In the spring of 2018, I went to a conference introducing me to the Conversation Project. As a group, we set some goals, focused around preparing our own medical advanced directives, but I have to say, I did not follow through. Since then I have had many encounters and experiences that have directed my thoughts back to the goals and the Conversation Project. I keep saying to myself, “I have to get this done, but like so many other people, I put it off because “there is always tomorrow.” We never know when we are going to run out of tomorrows; so this is it. This is the year. I am resolving to join the Conversation Project.
What is The Conversation Project you ask? The Conversation Project is a public engagement initiative with a goal that is both simple and transformative: to have every person's wishes for end-of-life care expressed and respected. The Conversation Project website offers tools, guidance, and resources to begin talking with loved ones about your wishes and theirs.
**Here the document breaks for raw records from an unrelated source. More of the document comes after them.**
From an optimization exercise on the open Yosys and OpenROAD flow, aimed at small area and few clock cycles; shortcuts taken in it are not production practice. The RTL was checked by simulation tests, not by an equivalence proof against the original design. The flow treats the clock pin as an ideal source. Dropping or thinning the clock tree relies on that and would not hold on a real chip. Power and IR drop assume default switching activity.

## run 1
Design tacws, start of the top module:
module tacws (
    input  wire        clk,
    input  wire        rst,           
    input  wire        cmd_valid,
    output wire        cmd_ready,
    input  wire [47:0] cmd_word,
    output wire        rsp_valid,
    output wire [1:0]  rsp_status,
    output wire [15:0] rsp_data,
    output wire        bus_valid,
    output wire        bus_we,
    output wire [2:0]  bus_addr,
    output wire [15:0] bus_wdata,
    input  wire        bus_ready,
    input  wire [15:0] bus_rdata
);
==> flow/config.mk <==
export PLATFORM = sky130hd
export DESIGN_NAME = tacws
export DESIGN_NICKNAME = tacws
export VERILOG_FILES = /design/flow/design.v
export SDC_FILE = /design/flow/constraint.sdc
export NUM_CORES = 4
export LEC_CHECK = 0
export CAP_MARGIN = 0
export CORE_MARGIN = 2
export CORE_UTILIZATION = 40
export GPL_TIMING_DRIVEN = 0
export SLEW_MARGIN = 0
==> flow/constraint.sdc <==
create_clock -name core_clock -period 6.0 [get_ports {clk}]
set_input_delay 1.2000 -clock core_clock [delete_from_list [all_inputs] [get_ports {clk}]]
set_output_delay 1.2000 -clock core_clock [all_outputs]
set_load 0.01 [all_outputs]
standard.sh (not shown) runs the stock make flow with config.mk's settings and CLKGATE_MAP_FILE= SYNTH_SCRIPT=/design/flow/synth_recipe.tcl, a recipe that flattens the netlist after the stock synthesis.
==> flow/flow/run.sh <==
#!/bin/bash
# ORFS layout through the standard.sh, with these changes:
#  - the ABC mapping script (abc_map.script) maps for area: two rounds of
#    choice-based mapping after fraig/scorr/dc2, and none of ABC's
#    buffering or upsizing (the design has timing slack to spare);
#  - the port buffers are plain buf_1 cells;
set -u
W=$(pwd)
rm -rf "$W/scripts_copy"
cp -r "$FLOW_HOME/scripts" "$W/scripts_copy"
cp "$W/flow/abc_map.script" "$W/scripts_copy/abc_speed.script"
CTS="-sink_clustering_enable -repair_clock_nets -dont_use_dummy_load -buf_list sky130_fd_sc_hd__clkbuf_8"
export BUFFER_PORTS_ARGS="-buffer_cell sky130_fd_sc_hd__buf_1"
export CTS_ARGS="$CTS"
export POST_CTS_TCL="$W/flow/post_cts.tcl"
export PRE_GLOBAL_PLACE_TCL="$W/flow/pre_gpl.tcl"
bash standard.sh "SCRIPTS_DIR=$W/scripts_copy" "CTS_ARGS=$CTS" "POST_CTS_TCL=$W/flow/post_cts.tcl" \
  "PRE_GLOBAL_PLACE_TCL=$W/flow/pre_gpl.tcl" \
  "BUFFER_PORTS_ARGS=-buffer_cell sky130_fd_sc_hd__buf_1" finish > standard_flow.log 2>&1
==> flow/flow/abc_map.script <==
strash
&get -n
&fraig -x
&put
scorr
dc2
strash
&get -n
&dch -f
&nf -R 1000
&put
strash
&get -n
&dch -f
&nf -R 1000
&put
topo
stime -c
dnsize -c
==> flow/flow/post_cts.tcl <==
set block [ord::get_db_block]
set db [ord::get_db]
set clknet [$block findNet clk]
set roots {}
foreach it [$clknet getITerms] {
  set inst [$it getInst]
  if {[string match "sky130_fd_sc_hd__clkbuf*" [[$inst getMaster] getName]]} { lappend roots $inst }
}
if {[llength $roots] == 1} {
  set root [lindex $roots 0]
  set rootnet [[$root findITerm X] getNet]
  set leaves {}
  foreach it [$rootnet getITerms] {
    if {[$it getInst] ne $root} { lappend leaves $it }
  }
  if {[llength $leaves] <= 4} {
    foreach it $leaves {
      $it disconnect
      $it connect $clknet
    }
    odb::dbInst_destroy $root
    odb::dbNet_destroy $rootnet
    foreach it $leaves {
      [$it getInst] swapMaster [$db findMaster sky130_fd_sc_hd__buf_6]
    }
    puts "post_cts: removed the root clock buffer; clk drives [llength $leaves] buf_6 leaves"
  } else {
    puts "post_cts: root drives [llength $leaves] pins; tree kept"
  }
} else {
  puts "post_cts: [llength $roots] buffers on clk; tree kept"
}
==> flow/flow/pre_gpl.tcl <==
# Runs before global placement (PRE_GLOBAL_PLACE_TCL). Global placement is
# not timing driven here, so the synthesis buffers that the timing-driven
# mode would remove are removed here instead.
remove_buffers
Testbench counts of run 1, summed over its fixed seeds: cycles 22,002.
The Conversation Project is not about promoting any specific preference for care; instead, it seeks to encourage and support people in expressing their wishes for care by being prepared in the event that something happens to prevent you from being able to make healthcare decisions for yourself and for your end of life care.
Before you turn 18, your parent or legal guardian is usually your health care proxy. Once you hit the legal age of adulthood, the responsibility and choices become your own and your parents are no longer your automatic health care proxy. This conversation is not just for old people, or dying people. This conversation is for all adults.
Many people avoid talking about death and dying unless it is happening. People are often uncomfortable talking about plans that focus on their mortality. It is not easy to think about things that can affect their ability to care for themselves; getting old, becoming dependent, getting sick, terminal illness or dying. Too often people wait too long and suffer through emotional and physical tolls that could be eased or avoided if they had talked to their doctors, families and loved ones and prepared their Medical Health Care Directives in advance. It is historically been considered a difficult conversation, but it doesn’t have to be. The more we talk about it, the more of a norm it becomes. I am in my mid 40’s, in good health and of sound mind. This is a good time to contemplate, evaluate and have the “conversation”. My 2019 resolution is to join the Conversation Project movement. I will be thinking and talking about my end of life care wishes with my spouse and children, making them aware of my wishes and talking to my healthcare provider to assist me in making a living document. I will engage in having Conversation Project discussions with family, friends, and community. I look forward to the benefit of having peace of mind that my wishes for end of life care are known, that I know the wishes of my loved ones and that the conversation is spreading to make it a normal part of our culture.